### TO DO
Return the full set of entries exactly. Omit none.

### DATASET
########################################

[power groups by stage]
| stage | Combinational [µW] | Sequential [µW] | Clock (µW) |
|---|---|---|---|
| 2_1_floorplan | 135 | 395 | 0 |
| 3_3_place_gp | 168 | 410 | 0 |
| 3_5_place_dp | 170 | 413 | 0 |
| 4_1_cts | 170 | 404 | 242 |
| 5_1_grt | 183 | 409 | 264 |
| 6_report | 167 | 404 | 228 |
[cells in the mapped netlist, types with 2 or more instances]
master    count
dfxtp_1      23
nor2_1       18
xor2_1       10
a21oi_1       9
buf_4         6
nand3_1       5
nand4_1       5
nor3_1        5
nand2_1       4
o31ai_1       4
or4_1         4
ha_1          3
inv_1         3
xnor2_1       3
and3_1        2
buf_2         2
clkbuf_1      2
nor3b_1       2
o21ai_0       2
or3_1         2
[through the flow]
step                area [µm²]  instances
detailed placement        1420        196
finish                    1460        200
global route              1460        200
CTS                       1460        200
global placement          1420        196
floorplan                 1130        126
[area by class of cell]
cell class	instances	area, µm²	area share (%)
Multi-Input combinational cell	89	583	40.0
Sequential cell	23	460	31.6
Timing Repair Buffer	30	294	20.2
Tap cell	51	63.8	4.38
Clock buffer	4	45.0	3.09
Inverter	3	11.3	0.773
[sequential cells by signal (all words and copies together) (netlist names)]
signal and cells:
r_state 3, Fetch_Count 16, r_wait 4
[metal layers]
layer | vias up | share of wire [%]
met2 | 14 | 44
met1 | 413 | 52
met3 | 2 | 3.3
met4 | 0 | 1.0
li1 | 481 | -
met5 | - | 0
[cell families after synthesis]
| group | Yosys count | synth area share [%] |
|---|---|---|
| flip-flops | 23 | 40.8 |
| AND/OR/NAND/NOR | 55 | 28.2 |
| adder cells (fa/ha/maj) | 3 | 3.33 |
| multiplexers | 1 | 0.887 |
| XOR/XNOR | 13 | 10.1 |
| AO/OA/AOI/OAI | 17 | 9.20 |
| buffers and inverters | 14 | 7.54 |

########################################

### ANSWER TO THE EXERCISE
[power groups by stage]
| stage | Combinational [µW] | Sequential [µW] | Clock (µW) |
|---|---|---|---|
| 2_1_floorplan | 135 | 395 | 0 |
| 3_3_place_gp | 168 | 410 | 0 |
| 3_5_place_dp | 170 | 413 | 0 |
| 4_1_cts | 170 | 404 | 242 |
| 5_1_grt | 183 | 409 | 264 |
| 6_report | 167 | 404 | 228 |
[cells in the mapped netlist, types with 2 or more instances]
master    count
dfxtp_1      23
nor2_1       18
xor2_1       10
a21oi_1       9
buf_4         6
nand3_1       5
nand4_1       5
nor3_1        5
nand2_1       4
o31ai_1       4
or4_1         4
ha_1          3
inv_1         3
xnor2_1       3
and3_1        2
buf_2         2
clkbuf_1      2
nor3b_1       2
o21ai_0       2
or3_1         2
[through the flow]
step                area [µm²]  instances
detailed placement        1420        196
finish                    1460        200
global route              1460        200
CTS                       1460        200
global placement          1420        196
floorplan                 1130        126
[area by class of cell]
cell class	instances	area, µm²	area share (%)
Multi-Input combinational cell	89	583	40.0
Sequential cell	23	460	31.6
Timing Repair Buffer	30	294	20.2
Tap cell	51	63.8	4.38
Clock buffer	4	45.0	3.09
Inverter	3	11.3	0.773
[sequential cells by signal (all words and copies together) (netlist names)]
signal and cells:
r_state 3, Fetch_Count 16, r_wait 4
[metal layers]
layer | vias up | share of wire [%]
met2 | 14 | 44
met1 | 413 | 52
met3 | 2 | 3.3
met4 | 0 | 1.0
li1 | 481 | -
met5 | - | 0
[cell families after synthesis]
| group | Yosys count | synth area share [%] |
|---|---|---|
| flip-flops | 23 | 40.8 |
| AND/OR/NAND/NOR | 55 | 28.2 |
| adder cells (fa/ha/maj) | 3 | 3.33 |
| multiplexers | 1 | 0.887 |
| XOR/XNOR | 13 | 10.1 |
| AO/OA/AOI/OAI | 17 | 9.20 |
| buffers and inverters | 14 | 7.54 |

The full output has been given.